By opting for FOB supply, new market entrants are having to make a splash into LNG tanker newbuilds. Moving into shipping is a major step in terms of both financial commitment and operational skill-set. Also, the sector may have strong economies of scale difficult for a buyer to exploit. Take as an illustrative example, EnBW’s 2 MTPA of offtake from its Plaquemines LNG and CP2 LNG SPAs, which will require long-term charter agreements for four tankers to service these contracts. RWE’s 2.25 MTPA of offtake will require up to three tankers. These shipping arrangements are sufficient to cover delivery to Europe but not necessarily sufficient by themselves to support switching opportunistically to distant Asian markets. More established market participants, such as Engie, are utilising their existing fleets and adding to it in order to service their various offtake agreements.

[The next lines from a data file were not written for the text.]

What follows belongs to an exercise in optimizing a design on an open flow for small area, a short achievable clock period and few clock cycles per item; a production flow would make more cautious choices. The RTL was checked by simulation tests, not by an equivalence proof against the original design.

==> flow/design.v <==
module decconv_nd_rom (
  input  wire [7:0] l,
  output reg  [5:0] nd
);
  always @(*) begin
    case (l)
      8'd0: nd = 6'd1;
      8'd1: nd = 6'd1;
      8'd2: nd = 6'd1;
      8'd3: nd = 6'd1;
      8'd4: nd = 6'd2;
      8'd5: nd = 6'd2;
      8'd6: nd = 6'd2;
      8'd7: nd = 6'd3;
      8'd8: nd = 6'd3;
      8'd9: nd = 6'd3;
      8'd10: nd = 6'd4;
      8'd11: nd = 6'd4;
      8'd12: nd = 6'd4;
      8'd13: nd = 6'd4;
      8'd14: nd = 6'd5;
      8'd15: nd = 6'd5;
      8'd16: nd = 6'd5;
      8'd17: nd = 6'd6;
      8'd18: nd = 6'd6;
      8'd19: nd = 6'd6;
      8'd20: nd = 6'd7;
      8'd21: nd = 6'd7;
      8'd22: nd = 6'd7;
      8'd23: nd = 6'd7;
      8'd24: nd = 6'd8;
      8'd25: nd = 6'd8;
      8'd26: nd = 6'd8;
      8'd27: nd = 6'd9;
      8'd28: nd = 6'd9;
      8'd29: nd = 6'd9;
      8'd30: nd = 6'd10;
      8'd31: nd = 6'd10;
      8'd32: nd = 6'd10;
      8'd33: nd = 6'd10;
      8'd34: nd = 6'd11;
      8'd35: nd = 6'd11;
      8'd36: nd = 6'd11;
      8'd37: nd = 6'd12;
      8'd38: nd = 6'd12;
      8'd39: nd = 6'd12;
      8'd40: nd = 6'd13;
      8'd41: nd = 6'd13;
      8'd42: nd = 6'd13;
      8'd43: nd = 6'd13;
      8'd44: nd = 6'd14;
      8'd45: nd = 6'd14;
      8'd46: nd = 6'd14;
      8'd47: nd = 6'd15;
      8'd48: nd = 6'd15;
      8'd49: nd = 6'd15;
      8'd50: nd = 6'd16;
      8'd51: nd = 6'd16;
      8'd52: nd = 6'd16;
      8'd53: nd = 6'd16;
      8'd54: nd = 6'd17;
      8'd55: nd = 6'd17;
      8'd56: nd = 6'd17;
      8'd57: nd = 6'd18;
      8'd58: nd = 6'd18;
      8'd59: nd = 6'd18;
      8'd60: nd = 6'd19;
      8'd61: nd = 6'd19;
      8'd62: nd = 6'd19;
      8'd63: nd = 6'd19;
      8'd64: nd = 6'd20;
      8'd65: nd = 6'd20;
      8'd66: nd = 6'd20;
      8'd67: nd = 6'd21;
      8'd68: nd = 6'd21;
      8'd69: nd = 6'd21;
      8'd70: nd = 6'd22;
      8'd71: nd = 6'd22;
      8'd72: nd = 6'd22;
      8'd73: nd = 6'd22;
      8'd74: nd = 6'd23;
      8'd75: nd = 6'd23;
      8'd76: nd = 6'd23;
      8'd77: nd = 6'd24;
      8'd78: nd = 6'd24;
      8'd79: nd = 6'd24;
      8'd80: nd = 6'd25;
      8'd81: nd = 6'd25;
      8'd82: nd = 6'd25;
      8'd83: nd = 6'd25;
      8'd84: nd = 6'd26;
      8'd85: nd = 6'd26;
      8'd86: nd = 6'd26;
      8'd87: nd = 6'd27;
      8'd88: nd = 6'd27;
      8'd89: nd = 6'd27;
      8'd90: nd = 6'd28;
      8'd91: nd = 6'd28;
      8'd92: nd = 6'd28;
      8'd93: nd = 6'd28;
      8'd94: nd = 6'd29;
      8'd95: nd = 6'd29;
      8'd96: nd = 6'd29;
      8'd97: nd = 6'd30;
      8'd98: nd = 6'd30;
      8'd99: nd = 6'd30;
      8'd100: nd = 6'd31;
      8'd101: nd = 6'd31;
      8'd102: nd = 6'd31;
      8'd103: nd = 6'd32;
      8'd104: nd = 6'd32;
      8'd105: nd = 6'd32;
      8'd106: nd = 6'd32;
      8'd107: nd = 6'd33;
      8'd108: nd = 6'd33;
      8'd109: nd = 6'd33;
      8'd110: nd = 6'd34;
      8'd111: nd = 6'd34;
      8'd112: nd = 6'd34;
      8'd113: nd = 6'd35;
      8'd114: nd = 6'd35;
      8'd115: nd = 6'd35;
      8'd116: nd = 6'd35;
      8'd117: nd = 6'd36;
      8'd118: nd = 6'd36;
      8'd119: nd = 6'd36;
      8'd120: nd = 6'd37;
      8'd121: nd = 6'd37;
      8'd122: nd = 6'd37;
      8'd123: nd = 6'd38;
      8'd124: nd = 6'd38;
      8'd125: nd = 6'd38;
      8'd126: nd = 6'd38;
      8'd127: nd = 6'd39;
      8'd128: nd = 6'd39;
      8'd129: nd = 6'd39;
      default: nd = 6'd39;
    endcase
  end
endmodule
module decconv_enc (
  input  wire         clk,
  input  wire         rst_n,
  input  wire         start,
  input  wire         w128,
  input  wire [5:0]   scale,
  input  wire [127:0] a,
  output wire         busy,
  output reg          done,
  output reg          fault,
  output reg  [5:0]   len,
  output wire [327:0] text
);
  localparam [1:0] ST_IDLE  = 2'd0,
                   ST_FETCH = 2'd1,
                   ST_DAB   = 2'd2,
                   ST_FIN   = 2'd3;
  reg [1:0]   state;
  reg [127:0] b;         
  reg         neg;
  reg [5:0]   s_r;
  reg [3:0]   p;         
  reg         lastw;     
  reg [7:0]   w;         
  reg [5:0]   c;         
  reg         uflag;     
  reg [5:0]   ds;        
  reg [163:0] r;         
  assign busy = (state != ST_IDLE);
  wire neg_in = w128 ? a[127] : a[31];
  reg [15:0] need;
  reg [3:0]  p0;
  integer q;
  always @(*) begin
    for (q = 0; q < 16; q = q + 1) begin
      if (q == 0)
        need[q] = neg_in ? ~&a[7:0] : |a[7:0];
      else
        need[q] = neg_in ? ~&a[8*q+7 -: 9] : |a[8*q +: 8];
      if (q >= 4)
        need[q] = need[q] & w128;
    end
    p0 = 4'd0;
    for (q = 1; q < 16; q = q + 1)
      if (need[q]) p0 = q[3:0];
  end
  wire bad_s = (scale > (w128 ? 6'd38 : 6'd9));
  reg [15:0] wnz;
  reg        lo;
  reg [7:0]  rw;
  reg        bb;
  reg [7:0]  mw;
  reg        run;
  integer j;
  always @(*) begin
    for (q = 0; q < 16; q = q + 1)
      wnz[q] = |b[8*q +: 8];
    lo = 1'b0;
    for (q = 0; q < 16; q = q + 1)
      if (q < p) lo = lo | wnz[q];
    rw = b[8*p +: 8];
    bb = (p == 4'd0) ? 1'b1 : b[8*p - 1];
    run = lo;
    for (j = 0; j < 8; j = j + 1) begin
      mw[j] = rw[j] ^ (neg & run);
      run   = run | rw[j];
    end
  end
  reg [8:0] hx;
  reg [3:0] hp;
  reg       hany;
  reg [7:0] lbits;
  always @(*) begin
    hx = neg ? ~{rw, bb} : {rw, 1'b0};
    hp = 4'd0;
    hany = |hx;
    for (j = 0; j < 9; j = j + 1)
      if (hx[j]) hp = j[3:0];
    if (hany)
      lbits = {1'b0, p, 3'b000} + {4'd0, hp} + {7'd0, neg};
    else
      lbits = {7'd0, neg};
  end
  wire [5:0] nd;
  decconv_nd_rom u_nd (.l(lbits), .nd(nd));
  wire [6:0] s1     = {1'b0, s_r} + 7'd1;
  wire       nd_gt  = ({1'b0, nd} > s1);
  wire [5:0] n_hi   = nd_gt ? nd : s1[5:0];
  wire [5:0] c_new  = 6'd40 - {5'd0, neg} - n_hi;
  function [3:0] dab(input [3:0] d);
    begin
      dab[3] = d[3] | (d[2] & (d[1] | d[0]));
      dab[2] = (d[2] & ~d[1] & ~d[0]) | (d[3] & d[0]);
      dab[1] = (d[1] & ~d[2] & ~d[3]) | (d[2] & d[1] & d[0]) | (d[3] & ~d[0]);
      dab[0] = (d[0] & ~d[2] & ~d[3]) | (d[2] & d[1] & ~d[0]) | (d[3] & ~d[0]);
    end
  endfunction
  reg [39:0]  inj;
  reg [159:0] x;
  reg [159:0] xn;
  reg [3:0]   ad;
  reg         cy;
  integer t, k;
  always @(*) begin
    for (k = 0; k < 40; k = k + 1)
      inj[k] = (c == k);
    x = r[159:0];
    for (t = 0; t < 8; t = t + 1) begin
      cy = 1'b0;
      for (k = 0; k < 40; k = k + 1) begin
        ad = dab(x[4*k +: 4]);
        xn[4*k +: 4] = {ad[2:0], cy | (inj[k] & w[7-t])};
        cy = ad[3];
      end
      x = xn;
    end
  end
  wire u = uflag & (neg ? (r[155:152] == 4'd0) : (r[159:156] == 4'd0));
  reg [40:0]  gt;       
  reg [40:0]  f;
  reg [5:0]   e;
  reg [163:0] rf;
  reg [3:0]   src0, src1, src2;
  integer s;
  always @(*) begin
    for (s = 0; s < 41; s = s + 1)
      gt[s] = (s > ds);
    for (s = 0; s < 41; s = s + 1)
      f[s] = ((r[4*s +: 4] != 4'd0) & ~gt[s] & (s != ds)) | (s == ds + 1);
    e = 6'd40;
    for (s = 40; s >= 0; s = s - 1)
      if (f[s]) e = s[5:0];
    for (s = 0; s < 41; s = s + 1) begin
      src0 = r[4*s +: 4];
      src1 = (s >= 1) ? r[4*(s-1) +: 4] : 4'd0;
      src2 = (s >= 2) ? r[4*(s-2) +: 4] : 4'd0;
      if (s == 40 && neg)
        rf[4*s +: 4] = 4'hD;
      else if (!u) begin
        if (gt[s])          rf[4*s +: 4] = src1;
        else if (s == ds)   rf[4*s +: 4] = 4'hE;
        else                rf[4*s +: 4] = src0;
      end else begin
        if ((s >= 1) && gt[s-1])  rf[4*s +: 4] = src2;
        else if (gt[s])           rf[4*s +: 4] = 4'hE;
        else                      rf[4*s +: 4] = src1;
      end
    end
  end
  wire [5:0] len_fin = 6'd41 - {5'd0, u} - e;
  always @(posedge clk) begin
    if (!rst_n) begin
      state <= ST_IDLE;
      done  <= 1'b0;
    end else begin
      done <= 1'b0;
      case (state)
        ST_IDLE: begin
          if (start) begin
            if (bad_s) begin
              fault <= 1'b1;
              len   <= 6'd0;
              done  <= 1'b1;
            end else begin
              fault <= 1'b0;
              state <= ST_FETCH;
            end
          end
        end
        ST_FETCH: state <= ST_DAB;
        ST_DAB:   if (lastw) state <= ST_FIN;
        default: begin
          len   <= len_fin;
          done  <= 1'b1;
          state <= ST_IDLE;
        end
      endcase
    end
  end
  always @(posedge clk) begin
    case (state)
      ST_IDLE: begin
        b   <= a;
        neg <= neg_in;
        s_r <= scale;
        p   <= p0;
      end
      ST_FETCH: begin
        w     <= mw;
        lastw <= (p == 4'd0);
        p     <= p - 4'd1;
        c     <= c_new;
        uflag <= nd_gt;
        r     <= 164'd0;
      end
      ST_DAB: begin
        w     <= mw;
        lastw <= (p == 4'd0);
        p     <= p - 4'd1;
        ds    <= c + s_r;
        r[159:0] <= x;
      end
      default: begin
        r <= rf;
      end
    endcase
  end
  genvar gi;
  generate
    for (gi = 0; gi < 41; gi = gi + 1) begin : g_txt
      wire [3:0] nib = r[4*(40-gi) +: 4];
      wire       v   = (len > gi);
      assign text[8*gi +: 8] = v ? {2'b00, 1'b1, ~(nib[3] & (nib[2] | nib[1])), nib} : 8'h00;
    end
  endgenerate
endmodule
==> flow/run.sh <==
#!/bin/bash
# synth_recipe.tcl (not shown) runs the flow's synth.tcl, then flattens the netlist and writes it again
# the make line also repeats each setting of config.mk as NAME=value (left out here)
make -C /OpenROAD-flow-scripts/flow DESIGN_CONFIG=/design/flow/config.mk WORK_HOME=/design/flow/orfs CLKGATE_MAP_FILE= SYNTH_SCRIPT=/design/flow/synth_recipe.tcl finish
==> flow/config.mk <==
export PLATFORM = sky130hd
export DESIGN_NAME = decconv_enc
export DESIGN_NICKNAME = decconv_enc
export VERILOG_FILES = /design/flow/design.v
export SDC_FILE = /design/flow/constraint.sdc
export NUM_CORES = 4
export LEC_CHECK = 0
export CAP_MARGIN = 20
export CORE_MARGIN = 2
export CORE_UTILIZATION = 40
export SLEW_MARGIN = 20
export SYNTH_MEMORY_MAX_BITS = 16384
==> flow/constraint.sdc <==
create_clock -name core_clock -period 10.0 [get_ports {clk}]
set_input_delay 2.0000 -clock core_clock [delete_from_list [all_inputs] [get_ports {clk}]]
set_output_delay 2.0000 -clock core_clock [all_outputs]
set_load 0.01 [all_outputs]
==> results.sh <==
export IMPL_grt_pass1_vias=73900
export IMPL_whs_ns=0.644
export IMPL_antenna_found_initial=7
export IMPL_maxCapViolCount=0
export IMPL_critPathKind="flip-flop to flip-flop"
export IMPL_synthTopCellsByArea="edfxtp_1 (15%), nand2_1 (5.5%), nor2_1 (5.3%), a21oi_1 (5.0%), o21ai_0 (3.9%)"
export IMPL_hold_path_end="state[0]"
export IMPL_gr_usage_met2=0.503
export IMPL_cts_max_level=2
export IMPL_fill_cells=17500
export IMPL_rsz0062_at_grt="no"
export IMPL_period_needed_ns=8.29
export IMPL_start_util=0.401
export IMPL_async_flop_share=0
export IMPL_grt_overflow_total=0
export IMPL_status="complete, no violations"
export IMPL_cp_slowest_cell="edfxtp_1"
export IMPL_place_congestion=1.00
export IMPL_ctsResizeCount=0
export IMPL_r2r_start="p[1]"
export IMPL_ys_seq_area_frac=0.146
export IMPL_dieArea_um2=175000
export IMPL_final_seq_area_um2=10000
export IMPL_grt_busiest_layer="met2"
export IMPL_clk_latency_ns=0.68
export IMPL_ys_seq_elements=335
export IMPL_yosysTopAreaCell="edfxtp_1"
export IMPL_relSlewSlack=0.127
export IMPL_postSynthCellCount=9860
export IMPL_fp_dieH_um=418
export IMPL_setup_viol=0
export IMPL_drive_gt1_frac=0.0784
export IMPL_crit_top_cell="o21ai_0"
export IMPL_dp_cells=11800
export IMPL_r2r_end="c[5]"
export IMPL_hold_viol_final=0
export IMPL_synth_flop_cell="edfxtp_1"
export IMPL_post_route_period_util=0.829
export IMPL_max_freq_ghz=0.121
export IMPL_rrSetupSlack_ns=1.71
export IMPL_io_buffers=392
export IMPL_required_ns=10.48
export IMPL_clk_pin_slew_ns=0.08
export IMPL_synth_top_cell_area_share=0.145
export IMPL_drt_wirelength_per_cell_um=25.8
export IMPL_grt_pass1_wl_mm=458
export IMPL_dp_final_hpwl_mm=224
export IMPL_grt_max_degree=90
export IMPL_clock_sinks=335
export IMPL_worst_pin_slew_ns=1.31
export IMPL_critical_path_arrival_ns=8.77
export IMPL_area_growth_pct=8.47
export IMPL_endpoint_kind="flip-flop"
export IMPL_grt_use_met1=0.429
export IMPL_num_rows=152
export IMPL_vias=83900
export IMPL_tns_ns=0
export IMPL_routed_wl_mm=307
export IMPL_clockBufferDepth=3
export IMPL_detailedRoute_firstIterationViolations=11500
export IMPL_gr_usage_met3=0.0578
export IMPL_holdCritPathClass="flip-flop to flip-flop"
export IMPL_clockRootBuffer="clkbuf_16"
export IMPL_cts_tree="done"
export IMPL_multi_input_area_um2=54100
export IMPL_antenna_left=0
export IMPL_synth_edf_count=332
export IMPL_worstPathMaxFanout=27
export IMPL_yosysMostFrequentCell="nand2_1"
export IMPL_instances_no_fill=11900
export IMPL_cts_inserted_buffers=43
export IMPL_syn_area_per_cell_um2=6.97
export IMPL_post_cts_buffers=0
export IMPL_dieWidth_um=418
export IMPL_slew_violations=0
export IMPL_postCtsHoldBufs=0
export IMPL_io_pins=475
export IMPL_first_pass_iters=7
export IMPL_nNetsFinal=9817
export IMPL_min_from="state[0]"
export IMPL_synth_common_cells="nand2_1 (1,004), nor2_1 (965), a21oi_1 (689)"
export IMPL_grtUsageTotal=0.328
export IMPL_ys_types=161
export IMPL_slowest_delay_ns=0.84
export IMPL_syn_area_um2=68700
export IMPL_drcViolationCount=0
export IMPL_yosysWarnings=3
export IMPL_worstRegToRegCells=37
export IMPL_via_per_inst=7.04
export IMPL_cp_start_kind="flip-flop"
export IMPL_whs_path_depth=2
export IMPL_core_um2=171000
export IMPL_clock_skew_ns=0.0521
[worst max-delay path: cells and delay by family (launching register included)]
kind | cells | cell delay, ns
compound gates | 15 | 2.38
simple gates | 9 | 1.56
mux | 3 | 1.31
fa+ha+maj | 5 | 0.95
flops | 1 | 0.84
buf+inv | 3 | 0.74
xor+xnor | 2 | 0.33
[kinds of logic after synthesis]
group	count (synthesis)	share of synthesized area
compound gates	3766	0.404
xor+xnor	119	0.0152
fa+ha+maj	74	0.0125
buf+inv	1153	0.0735
flops	335	0.146
mux	260	0.0475
other cells	2	0.000109
simple gates	4151	0.301
[state kept, by name, indices dropped and copies added (netlist names), 2 cells and up]
signal  count
w           8
p           4
r         164
b         128
s_r         6
state       2
len         6
ds          6
c           6
[layout by cell type (no fill, tap or decap), drive strengths merged, types with 96 or more instances in the layout]
| cell type | instances |
|---|---|
| buf | 168 |
| nor3 | 425 |
| nand4 | 152 |
| nor4 | 160 |
| or3 | 109 |
| inv | 224 |
| nor2 | 973 |
| nand3 | 433 |
| a21o | 96 |
| or2 | 98 |
| xnor2 | 109 |
| and3 | 112 |
| nand2 | 1012 |
| and2 | 195 |
| a211oi | 191 |
| o21ai | 610 |
| o31ai | 129 |
| nor2b | 131 |
| a221oi | 129 |
| nand2b | 123 |
| a21oi | 704 |
| edfxtp | 332 |
| o21a | 116 |
| mux2i | 157 |
| o22ai | 233 |
| a31oi | 174 |
| o211ai | 205 |
| clkdlybuf4s50 | 392 |
[worst max-delay path by stage]
stage | slack, ns | startpoint | endpoint | depth (start not counted)
CTS | 1.75 | p[1] | c[5] | 37
global placement | 1.71 | p[1] | c[5] | 36
global route | 1.04 | p[1] | c[5] | 38
floorplan | 2.11 | p[0] | c[5] | 38
finish | 1.71 | p[1] | c[5] | 37
detailed placement | 1.78 | p[1] | c[5] | 37
[per-stage QoR]
stage,area (um^2),utilization,setup slack (ns)
3_5_place_dp,73000,0.427,1.78
2_1_floorplan,69000,-,2.11
5_1_grt,74500,0.435,1.04
6_report,74500,0.435,1.71
3_3_place_gp,73000,0.427,1.71
4_1_cts,74400,0.435,1.75
[metal layers]
metal  part of all wire  up-vias
li1                   -    38000
met1               0.40    40200
met2               0.43     4878
met3              0.098      844
met4              0.071        8
met5            0.00017        -
[final cells by class]
| class | instances | area share |
|---|---|---|
| Multi-Input combinational cell | 8453 | 0.726 |
| Sequential cell | 335 | 0.135 |
| Timing Repair Buffer | 561 | 0.0705 |
| Tap cell | 2233 | 0.0375 |
| Clock buffer | 52 | 0.0149 |
| Inverter | 241 | 0.0122 |
| Clock inverter | 26 | 0.00433 |
| Antenna cell | 6 | 0.000201 |
Testbench counts, summed over its fixed seeds: cycles 9,750, items 960.

[what the ideal ports hide]
Ports are ideal in the flow. The routed layout listed here was re-timed in OpenROAD.
Step 1 (the two cells are an assumption about what drives the block):
set clk [get_ports {clk}]
set_driving_cell -lib_cell sky130_fd_sc_hd__clkbuf_16 $clk
set_driving_cell -lib_cell sky130_fd_sc_hd__buf_2 [delete_from_list [all_inputs] $clk]
Step 2 also shifts input and output timing later by t, the mid clock arrival at the registers, as if the neighbouring blocks saw the same clock.
Slacks: no drivers / after step 1 / after step 2; pairs: no drivers / after step 1.
t, ns: 0.721
slack for setup (ns): 1.708 / 1.708 / 1.708
worst data-port slew with drivers (ns): 0.20
After both steps this run still meets setup and hold. For this run, drivers alone change the setup slack by 0.000 ns; drivers and shift together by 0.000 ns.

Chartering and operating a fleet of LNG tanker will not make sense for all buyers, or even be affordable.
The evolving US LNG model: FOB to DES?
Meanwhile US LNG project developers also are looking to cut out the aggregators by moving into shipping. This dynamic may reflect developers’ ambitions to offer Delivered Ex-Ship (DES) LNG contracts to buyers who are not interested or are unable to take a shipping position. This offering could help secure further SPA signings and differentiate some US Gulf Coast LNG projects from others. It could unlock new buyers in Europe reluctant to assume the shipping commitments. In the past, we have seen some project developers such as Cheniere expand across the LNG value chain and take positions in shipping and regasification terminals, becoming fully integrated. Additionally, project developers can use surplus production volumes that are not assigned to long-term offtakers to take advantage of market opportunities.
Shipping gives the seller a significant level of optionality, which in a growing spot LNG market can increase trade margins substantially. This dynamic became quite evident during the run-up in spot LNG prices during the second half of 2022, when having access to shipping options gave FOB buyers the flexibility to seek the highest paying market. LNG project developers were able to benefit from the incredibly high spot LNG prices during 2022, due to their shipping fleet. Considering the four US projects for which European buyers signed pre-FID firm offtake in 2021–23, the potential peak export volumes surpass announced nameplate capacity by nearly 18 MTPA.
• Venture Global has five 200,000-cbm vessels on order, which equates to an estimated 3–3.2 MTPA (assuming a 50/50 split in deliveries between Northeast Asia and Northwest Europe). That surpasses the company’s requirement to fulfil its only announced DES contract to date, a 1.2 MTPA DES SPA with Sinopec. This situation may indicate that Venture Global plans to sell volumes for its own account. This strategy is a departure from the other US Gulf Coast project developers which so far are more narrowly focused.
• Sempra Infrastructure, in contrast, has no announced new ship-build orders or charters associated with its Port Arthur LNG project, which has signed only FOB deals to date.
• NextDecade’s Rio Grande LNG project has signed one DES contract to date — a 1 MMtpa SPA with Guangdong Energy Group — out of 10.8 MTPA in firm offtake contracts. Where disclosed, the project’s other offtake contracts are FOB.
Conclusion: The battle for midstream control
Aggregators are performing an important role. They provide the long-term underpinning to enable new FIDs of LNG projects. However, both project developers and buyers are wondering whether to rely upon them or whether to consider taking on an extended role themselves to avoid the ‘slings and arrows’ of volatile spot markets.